* **Data under study**
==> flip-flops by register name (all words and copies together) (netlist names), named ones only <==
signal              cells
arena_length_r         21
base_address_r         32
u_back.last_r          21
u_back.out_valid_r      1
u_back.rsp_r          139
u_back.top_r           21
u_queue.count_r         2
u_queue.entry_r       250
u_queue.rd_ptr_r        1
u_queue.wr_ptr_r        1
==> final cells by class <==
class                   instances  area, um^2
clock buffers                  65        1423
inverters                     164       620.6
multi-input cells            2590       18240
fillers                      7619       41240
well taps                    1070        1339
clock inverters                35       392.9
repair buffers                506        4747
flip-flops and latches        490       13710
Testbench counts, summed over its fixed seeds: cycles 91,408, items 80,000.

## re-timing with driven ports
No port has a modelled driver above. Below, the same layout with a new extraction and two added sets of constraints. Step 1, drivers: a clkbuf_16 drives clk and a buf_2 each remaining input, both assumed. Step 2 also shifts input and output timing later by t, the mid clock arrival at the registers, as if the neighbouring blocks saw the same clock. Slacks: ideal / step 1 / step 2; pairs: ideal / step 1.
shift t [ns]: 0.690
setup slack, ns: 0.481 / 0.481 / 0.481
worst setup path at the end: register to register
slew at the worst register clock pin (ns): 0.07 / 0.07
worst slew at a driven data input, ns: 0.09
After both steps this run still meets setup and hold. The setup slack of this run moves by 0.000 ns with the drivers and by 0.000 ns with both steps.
What follows belongs to an exercise in optimizing a design on an open flow for small area, a short achievable clock period and few clock cycles per item; a production flow would make more cautious choices. RTL that was checked went through simulation tests only; none was proved equivalent to the original. Power is estimated from default activity; no workload was simulated.

==> inputs of build 4 <==
Design mult_diya_fp32, start of the top module:
module mult_diya_fp32 (
   input  logic        clk,
   input  logic        nRST,
   input  logic        valid_in,
   input  logic [31:0] data1,
   input  logic [31:0] data2,
   output logic [31:0] result,
   output logic        valid_out
);
   logic        sa, sb;
   logic [7:0]  ea, eb;
   logic [22:0] fa, fb;
   assign sa = data1[31];
   assign sb = data2[31];
   assign ea = data1[30:23];
   assign eb = data2[30:23];
   assign fa = data1[22:0];
   assign fb = data2[22:0];
   logic a_ff, b_ff, a_z, b_z, a_fz, b_fz, a_nan, b_nan, a_inf, b_inf, inf_zero;
   assign a_ff  = &ea;
   assign b_ff  = &eb;
   assign a_z   = ~|ea;
   assign b_z   = ~|eb;
   assign a_fz  = ~|fa;
   assign b_fz  = ~|fb;
   assign a_nan = a_ff & ~a_fz;
   assign b_nan = b_ff & ~b_fz;
   assign a_inf = a_ff & a_fz;
   assign b_inf = b_ff & b_fz;
   assign inf_zero = (a_inf & b_z) | (b_inf & a_z);
   logic        nan_d, cnan_d, s_d, sel_b, clr_d;
   logic [22:0] x_d;
   assign nan_d  = a_nan | b_nan | inf_zero;
   assign cnan_d = inf_zero;
   assign clr_d  = a_ff | b_ff;
   logic n1_1, n1_2, n1_3, n1_4, n1_5, n1_6, n1_7, n1_8, n1_9, n1_10, n1_11, n1_12, n1_13, n1_14, n1_15, n1_16;
   logic n1_17, n1_18, n1_19, n1_20, n1_21, n1_22, n1_23, n1_24, n1_25, n1_26, n1_27, n1_28, n1_29, n1_30, n1_31, n1_32;
  ...
==> flow/config.mk <==
export PLATFORM = sky130hd
export DESIGN_NAME = mult_diya_fp32
export DESIGN_NICKNAME = mult_diya_fp32
export VERILOG_FILES = /design/flow/design.v
export SDC_FILE = /design/flow/constraint.sdc
export NUM_CORES = 4
export LEC_CHECK = 0
export CAP_MARGIN = 20
export CORE_MARGIN = 2
export CORE_UTILIZATION = 40
export SLEW_MARGIN = 20
export SYNTH_HIERARCHICAL = 1
export SYNTH_MINIMUM_KEEP_SIZE = 0
==> flow/constraint.sdc <==
create_clock -name core_clock -period 14.0 [get_ports {clk}]
set_input_delay 2.8000 -clock core_clock [delete_from_list [all_inputs] [get_ports {clk}]]
set_output_delay 2.8000 -clock core_clock [all_outputs]
set_load 0.01 [all_outputs]
standard.sh (not shown) runs the stock make flow with config.mk's settings and CLKGATE_MAP_FILE= SYNTH_SCRIPT=/design/flow/synth_recipe.tcl, a recipe that flattens the netlist after the stock synthesis.
==> flow/flow/run.sh <==
#!/bin/bash
# Standard layout, with plain buffers (instead of the default delay-cell
# buffers) on the ports. Every port still gets its own buffer.
set -euo pipefail
export BUFFER_PORTS_ARGS="-buffer_cell sky130_fd_sc_hd__buf_2"
bash standard.sh > standard.log 2>&1
==> inputs of trial 90, as changes to build 4 <==
- CORE_UTILIZATION: 40 -> 65
==> summary.txt <==
Against trial 90, the global-route usage of build 4 is lower by 12 points. Against trial 90, the clock-buffer cell count of build 4 is higher by 1. In trial 90 the sequential share of layout area is higher than in build 4, by 0.43 points. Against build 4, the first-iteration DRC count of trial 90 is larger by about 30%. Of build 4 and trial 90, build 4 has the higher clock power (gap about 11%, measured against trial 90). Power: build 4 is larger than trial 90 (about 0.9%). Build 4 produced a clean layout. Trial 90 ran to the end with no violations. Of trial 90 and build 4, build 4 has the higher routed wire length (gap about 2.8%, measured against build 4).
Testbench counts of build 4, summed over its fixed seeds: cycles 16,024, items 16,000.
Testbench counts of trial 90, summed over its fixed seeds: cycles 16,024, items 16,000.

========
==> v22 <==
mult_diya_fp32, a different RTL version from the one above (not shown whole).
==> flow/config.mk <==
export PLATFORM = sky130hd
export DESIGN_NAME = mult_diya_fp32
export DESIGN_NICKNAME = mult_diya_fp32
export VERILOG_FILES = /design/flow/design.v
export SDC_FILE = /design/flow/constraint.sdc
export NUM_CORES = 4
export LEC_CHECK = 0
export CAP_MARGIN = 20
export CORE_MARGIN = 2
export CORE_UTILIZATION = 65
export SLEW_MARGIN = 60
export SYNTH_HIERARCHICAL = 1
export SYNTH_MINIMUM_KEEP_SIZE = 0
==> flow/constraint.sdc <==
create_clock -name core_clock -period 14.0 [get_ports {clk}]
set_input_delay 2.8000 -clock core_clock [delete_from_list [all_inputs] [get_ports {clk}]]
set_output_delay 2.8000 -clock core_clock [all_outputs]
set_load 0.01 [all_outputs]
Scripts as last shown in full above: flow/flow/run.sh
==> v9: changes against v22 <==
Settings changed: SLEW_MARGIN 60 to 20.
==> notes <==
In v9 the hold slack is lower than in v22, by 0.0011 ns. In v9 the setup slack is lower than in v22, by 0.15 ns. Against v22, the clock power of v9 is larger by 9.7%. In non-clock buffer count, v9 and v22 do not differ.
==> figures <==
Switching share of power: v9 0.449; v22 0.454
HPWL Detailed: v9 39,300 um; v22 39,300 um
Area of placed instances: v9 0.0228 mm2; v22 0.0228 mm2
Total met3 wirelength after detailed routing: v9 6930 um; v22 6860 um
Core occupancy in the finished layout: v9 0.713; v22 0.712
Total via count in the routed design: v9 17,300; v22 17,300
Final std cell area, no fill: v9 0.0238 mm2; v22 0.0238 mm2
DR WL/cell: v9 20.3 um; v22 20.2 um
Synthesis-to-finish area growth: v9 8.57%; v22 8.42%
Outcome: v9 finished clean; v22 finished clean
No run of this note included a check of the RTL's function; only the layout flow was run.

==> what the ideal ports hide <==
The results above use ideal ports. As a check the final layouts listed here were re-extracted and re-timed, cells and wires unchanged. Step 1 (the two cells are an assumption about what drives the block):
set clk [get_ports {clk}]
set_driving_cell -lib_cell sky130_fd_sc_hd__clkbuf_16 $clk
set_driving_cell -lib_cell sky130_fd_sc_hd__buf_2 [delete_from_list [all_inputs] $clk]
Step 2, shift: input delay + t, output delay - t, t = (earliest + latest rising clock arrival at the registers) / 2. This alone moves slack from input paths to output paths. Three values: ideal ports, drivers, drivers and shift; two values: the first two.
run	shift t [ns]	slack for setup (ns)	latest minus earliest clock arrival (ns)	worst slew at a driven data input, ns
build 4	0.651	9.825 / 9.825 / 9.522	0.035 / 0.035	0.07
trial 90	0.624	9.878 / 9.878 / 9.501	0.010 / 0.010	0.05
v22	0.625	9.971 / 10.009 / 9.385	0.029 / 0.029	0.05
v9	0.628	9.826 / 9.826 / 9.389	0.014 / 0.014	0.04
After both steps setup and hold are still met in every run listed. For v22, which loses most, drivers alone change the setup slack by +0.038 ns; drivers and shift together by -0.586 ns.
What follows belongs to an exercise in optimizing a design on an open flow for small area and a short achievable clock period; a production flow would make more cautious choices. Only simulation tests tie the RTL to the original design; equivalence was not proved. Power is estimated from default activity; no workload was simulated.

--- flow/flow/run.sh ---
#!/bin/bash
# Own layout flow: the standard ORFS flow (standard.sh) with three
# changes to how the layout is made:
#  - the resizer may change a cell's footprint when it repairs timing;
#  - the port buffers are buf_4 rather than the delay cells buffer_ports
#    picks by default;
set -euo pipefail
bash standard.sh MATCH_CELL_FOOTPRINT=0 \
  "BUFFER_PORTS_ARGS=-buffer_cell sky130_fd_sc_hd__buf_4" \
  "CTS_ARGS=-sink_clustering_enable -repair_clock_nets -sink_clustering_size 30 -sink_clustering_max_diameter 60 -dont_use_dummy_load" \
  finish > standard_flow.log 2>&1
--- flow/standard.sh ---
#!/bin/bash
# synth_recipe.tcl (not shown) runs the flow's synth.tcl, then flattens the netlist and writes it again
# the make line also repeats each setting of config.mk as NAME=value (left out here)
make -C /OpenROAD-flow-scripts/flow DESIGN_CONFIG=/design/flow/config.mk WORK_HOME=/design/flow/orfs CLKGATE_MAP_FILE= SYNTH_SCRIPT=/design/flow/synth_recipe.tcl "${@:-finish}"
--- flow/config.mk ---
export PLATFORM = sky130hd
export DESIGN_NAME = punc_mem_responder
export DESIGN_NICKNAME = punc_mem_responder
export VERILOG_FILES = /design/flow/design.v
export SDC_FILE = /design/flow/constraint.sdc
export NUM_CORES = 4
export LEC_CHECK = 0
export ABC_CLOCK_PERIOD_IN_PS = 2500
export CAP_MARGIN = 20
export CELL_PAD_IN_SITES_DETAIL_PLACEMENT = 0
export CELL_PAD_IN_SITES_GLOBAL_PLACEMENT = 0
export CORE_MARGIN = 2
export CORE_UTILIZATION = 65
export CTS_CLUSTER_DIAMETER = 60
export CTS_CLUSTER_SIZE = 30
export PLACE_DENSITY = 0.75
export SETUP_SLACK_MARGIN = 3.4
export SLEW_MARGIN = 20
export SYNTH_HIERARCHICAL = 1
--- flow/constraint.sdc ---
create_clock -name core_clock -period 6.0 [get_ports {clk}]
set_input_delay 1.2000 -clock core_clock [delete_from_list [all_inputs] [get_ports {clk}]]
set_output_delay 1.2000 -clock core_clock [all_outputs]
set_load 0.01 [all_outputs]
Context: an optimization exercise on an open-source flow, tuned for small area, a short achievable clock period and few clock cycles per item. The choices shown serve that exercise and are no tape-out recipe. At most, simulation tests tie the RTL to the original design; equivalence was not proved.

==> inputs of amber <==
==> flow/design.v <==
module sha_256_stream_core #(
  parameter int ROUNDS_PER_CYCLE = 1,
  parameter bit ENABLE_SHA224 = 1
) (
  input  logic         clk,
  input  logic         rst,
  input  logic         ena,
  input  logic [511:0] input_data,
  input  logic         input_valid,
  input  logic         input_first,
  input  logic         input_last,
  input  logic         mode_224,
  output logic         input_ready,
  output logic [255:0] output_hash,
  output logic         output_valid,
  input  logic         output_ready
);
  localparam logic [255:0] IV256 = 256'h6a09e667_bb67ae85_3c6ef372_a54ff53a_510e527f_9b05688c_1f83d9ab_5be0cd19;
  localparam logic [255:0] IV224 = 256'hc1059ed8_367cd507_3070dd17_f70e5939_ffc00b31_68581511_64f98fa7_befa4fa4;
  function automatic logic [31:0] kc(input logic [5:0] i);
    case (i)
      6'd0: kc = 32'h428a2f98;
      6'd1: kc = 32'h71374491;
      6'd2: kc = 32'hb5c0fbcf;
      6'd3: kc = 32'he9b5dba5;
      6'd4: kc = 32'h3956c25b;
      6'd5: kc = 32'h59f111f1;
      6'd6: kc = 32'h923f82a4;
      6'd7: kc = 32'hab1c5ed5;
      6'd8: kc = 32'hd807aa98;
      6'd9: kc = 32'h12835b01;
      6'd10: kc = 32'h243185be;
      6'd11: kc = 32'h550c7dc3;
      6'd12: kc = 32'h72be5d74;
      6'd13: kc = 32'h80deb1fe;
      6'd14: kc = 32'h9bdc06a7;
      6'd15: kc = 32'hc19bf174;
      6'd16: kc = 32'he49b69c1;
      6'd17: kc = 32'hefbe4786;
      6'd18: kc = 32'h0fc19dc6;
      6'd19: kc = 32'h240ca1cc;
      6'd20: kc = 32'h2de92c6f;
      6'd21: kc = 32'h4a7484aa;
      6'd22: kc = 32'h5cb0a9dc;
      6'd23: kc = 32'h76f988da;
      6'd24: kc = 32'h983e5152;
      6'd25: kc = 32'ha831c66d;
      6'd26: kc = 32'hb00327c8;
      6'd27: kc = 32'hbf597fc7;
      6'd28: kc = 32'hc6e00bf3;
      6'd29: kc = 32'hd5a79147;
      6'd30: kc = 32'h06ca6351;
      6'd31: kc = 32'h14292967;
      6'd32: kc = 32'h27b70a85;
      6'd33: kc = 32'h2e1b2138;
      6'd34: kc = 32'h4d2c6dfc;
      6'd35: kc = 32'h53380d13;
      6'd36: kc = 32'h650a7354;
      6'd37: kc = 32'h766a0abb;
      6'd38: kc = 32'h81c2c92e;
      6'd39: kc = 32'h92722c85;
      6'd40: kc = 32'ha2bfe8a1;
      6'd41: kc = 32'ha81a664b;
      6'd42: kc = 32'hc24b8b70;
      6'd43: kc = 32'hc76c51a3;
      6'd44: kc = 32'hd192e819;
      6'd45: kc = 32'hd6990624;
      6'd46: kc = 32'hf40e3585;
      6'd47: kc = 32'h106aa070;
      6'd48: kc = 32'h19a4c116;
      6'd49: kc = 32'h1e376c08;
      6'd50: kc = 32'h2748774c;
      6'd51: kc = 32'h34b0bcb5;
      6'd52: kc = 32'h391c0cb3;
      6'd53: kc = 32'h4ed8aa4a;
      6'd54: kc = 32'h5b9cca4f;
      6'd55: kc = 32'h682e6ff3;
      6'd56: kc = 32'h748f82ee;
      6'd57: kc = 32'h78a5636f;
      6'd58: kc = 32'h84c87814;
      6'd59: kc = 32'h8cc70208;
      6'd60: kc = 32'h90befffa;
      6'd61: kc = 32'ha4506ceb;
      6'd62: kc = 32'hbef9a3f7;
      6'd63: kc = 32'hc67178f2;
      default: kc = 32'h0;
    endcase
  endfunction
  function automatic logic [31:0] ivw(input logic m, input logic [2:0] i);
    case ({m, i})
      4'd0: ivw = 32'h6a09e667;
      4'd1: ivw = 32'hbb67ae85;
      4'd2: ivw = 32'h3c6ef372;
      4'd3: ivw = 32'ha54ff53a;
      4'd4: ivw = 32'h510e527f;
      4'd5: ivw = 32'h9b05688c;
      4'd6: ivw = 32'h1f83d9ab;
      4'd7: ivw = 32'h5be0cd19;
      4'd8: ivw = 32'hc1059ed8;
      4'd9: ivw = 32'h367cd507;
      4'd10: ivw = 32'h3070dd17;
      4'd11: ivw = 32'hf70e5939;
      4'd12: ivw = 32'hffc00b31;
      4'd13: ivw = 32'h68581511;
      4'd14: ivw = 32'h64f98fa7;
      4'd15: ivw = 32'hbefa4fa4;
      default: ivw = 32'h0;
    endcase
  endfunction
  function automatic logic [31:0] ror(input logic [31:0] x, input int n);
    ror = (x >> n) | (x << (32 - n));
  endfunction
  function automatic logic [63:0] csa(input logic [31:0] x, input logic [31:0] y, input logic [31:0] z);
    logic [31:0] hx, cy;
    hx = x ^ y;
    for (int i = 0; i < 32; i++) cy[i] = hx[i] ? z[i] : x[i];
    csa = {hx ^ z, cy[30:0], 1'b0};
  endfunction
  function automatic logic [31:0] add(input logic [31:0] x, input logic [31:0] y);
    logic [31:0] gg, pp, hx, gn, pn;
    hx = x ^ y;
    for (int i = 0; i < 32; i++) gg[i] = hx[i] ? 1'b0 : x[i];
    pp = x | y;
    for (int k = 1; k < 32; k = 2 * k) begin
      for (int i = 0; i < 32; i++) begin
        gn[i] = i >= k ? gg[i] | pp[i] & gg[i - k] : gg[i];
        pn[i] = i >= k ? pp[i] & pp[i - k] : pp[i];
      end
      gg = gn;
      pp = pn;
    end
    add = hx ^ {gg[30:0], 1'b0};
  endfunction
  function automatic logic [31:0] maj(input logic [31:0] x, input logic [31:0] y, input logic [31:0] z);
    maj = (x & y) | (x & z) | (y & z);
  endfunction
  logic [6:0] t;
  logic busy;           
  logic cmt;            
  logic ld;             
  logic nb;             
  logic nfirst, nmode, nlast;
  logic cfirst, clast;  
  logic mmode;          
  logic omode;          
  logic inph;           
  logic [3:0] wi;       
  logic rdy, ov;
  logic dpend;          
  logic push, ov_next;
  logic [31:0] kk;      
  logic [1:0] fk;       
  logic [31:0] a, b, c, d, e, f, g, p;    
  logic [0:15][31:0] w;                   
  logic [0:3][31:0] ha, he, han, hen;     
  assign input_ready = rdy;
  assign output_valid = ov;
  assign output_hash = {ha[0], ha[1], ha[2], ha[3], he[0], he[1], he[2], omode ? 32'h0 : he[3]};
  assign push = cmt;
  logic dset;
  assign dset = (push && ld && clast || dpend) && (!rdy || ena);
  assign ov_next = dset || ov && !(ena && output_ready);
  logic [31:0] xa, xe, suma, sume;
  assign xa = cfirst ? ivw(mmode, {1'b0, fk}) : ha[3];
  assign xe = cfirst ? ivw(mmode, {1'b1, fk}) : he[3];
  assign suma = add(xa, a);
  assign sume = add(xe, e);
  assign han = push ? {suma, ha[0], ha[1], ha[2]} : ha;
  assign hen = push ? {sume, he[0], he[1], he[2]} : he;
  logic [31:0] s0, s1, ch, mj, u_s, u_c, e_s, e_c, x_s, x_c, y_s, y_c, na, ne;
  assign s1 = ror(e, 6) ^ ror(e, 11) ^ ror(e, 25);
  assign ch = (e & f) ^ (~e & g);
  assign s0 = ror(a, 2) ^ ror(a, 13) ^ ror(a, 22);
  assign mj = maj(a, b, c);
  assign {u_s, u_c} = csa(p, ch, s1);
  assign {e_s, e_c} = csa(d, u_s, u_c);
  assign {x_s, x_c} = csa(mj, u_c, u_s);
  assign {y_s, y_c} = csa(x_c, x_s, s0);
  assign ne = add(e_s, e_c);
  assign na = add(y_s, y_c);
  logic [31:0] gop, cop, p_s, p_c;
  logic [5:0] ki;
  assign ki = t == 7'd63 ? 6'd0 : t == 7'd64 ? 6'd1 : 6'(t + 7'd2);
  assign gop = !ld ? g : nfirst ? ivw(nmode, 3'd7) : hen[3];
  assign cop = nfirst ? ivw(nmode, 3'd3) : han[3];
  assign {p_s, p_c} = csa(kk, w[15], gop);
  logic [31:0] sg0, sg1, w_s, w_c, v_s, v_c, wn, win;
  assign sg0 = ror(w[1], 7) ^ ror(w[1], 18) ^ (w[1] >> 3);
  assign sg1 = ror(w[14], 17) ^ ror(w[14], 19) ^ (w[14] >> 10);
  assign {w_s, w_c} = csa(w[9], w[0], sg1);
  assign {v_s, v_c} = csa(w_s, w_c, sg0);
  assign win = input_data[511 - 32 * wi -: 32];
  assign wn = inph ? win : add(v_s, v_c);
  always_ff @(posedge clk) begin
    w <= {w[1:15], wn};
    p <= add(p_s, p_c);
    b <= ld ? (nfirst ? ivw(nmode, 3'd1) : han[1]) : a;
    c <= ld ? (nfirst ? ivw(nmode, 3'd2) : han[2]) : b;
    d <= ld ? cop : c;
    f <= ld ? (nfirst ? ivw(nmode, 3'd5) : hen[1]) : e;
    g <= ld ? (nfirst ? ivw(nmode, 3'd6) : hen[2]) : f;
    a <= ld ? (nfirst ? ivw(nmode, 3'd0) : han[0]) : na;
    e <= ld ? (nfirst ? ivw(nmode, 3'd4) : hen[0]) : ne;
    ha <= han;
    he <= hen;
  end
  always_ff @(posedge clk) begin
    if (rst) begin
      t <= 7'd62;
      busy <= 1'b0;
      cmt <= 1'b0;
      ld <= 1'b0;
      nb <= 1'b0;
      rdy <= 1'b0;
      ov <= 1'b0;
      dpend <= 1'b0;
      inph <= 1'b0;
    end else begin
      ov <= ov_next;
      dpend <= (push && ld && clast || dpend) && !dset;
      ld <= t == 7'd63;
      if (ena && rdy) rdy <= 1'b0;
      if (t == 7'd60) begin
        cmt <= busy && !ov_next;
        if (busy && !ov_next) rdy <= 1'b1;
      end else if (ld) begin
        cmt <= 1'b0;
      end
      if (t == 7'd61 && !cmt) begin
        busy <= 1'b0;
        t <= 7'd62;
      end else if (t == 7'd62) begin
        if (busy || (input_valid && !rdy)) begin
          t <= 7'd63;
          inph <= 1'b1;
        end
      end else if (t == 7'd63) begin
        t <= 7'd64;
        nb <= input_valid && !rdy;
      end else if (ld) begin
        busy <= nb;
        t <= nb ? 7'd0 : 7'd62;
        if (!nb) inph <= 1'b0;
      end else begin
        t <= t + 7'd1;
        if (t == 7'd13) inph <= 1'b0;
      end
    end
  end
  always_ff @(posedge clk) begin
    wi <= t == 7'd62 ? 4'd0 : wi + 4'd1;
    kk <= kc(ki);
    fk <= t == 7'd60 ? 2'd3 : fk - 2'd1;
    if (t == 7'd63) begin
      nfirst <= input_first;
      nmode <= mode_224;
      nlast <= input_last;
    end
    if (ld) begin
      if (push && clast) omode <= mmode;
      if (nb) begin
        cfirst <= nfirst;
        clast <= nlast;
        if (nfirst) mmode <= ENABLE_SHA224 && nmode;
      end
    end
  end
endmodule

* **Task details**
From the line holding "if (nfirst) mmode" to the last line of the data above, copy every line exactly and include nothing more.

* **Exercise answer**
        if (nfirst) mmode <= ENABLE_SHA224 && nmode;
      end
    end
  end
endmodule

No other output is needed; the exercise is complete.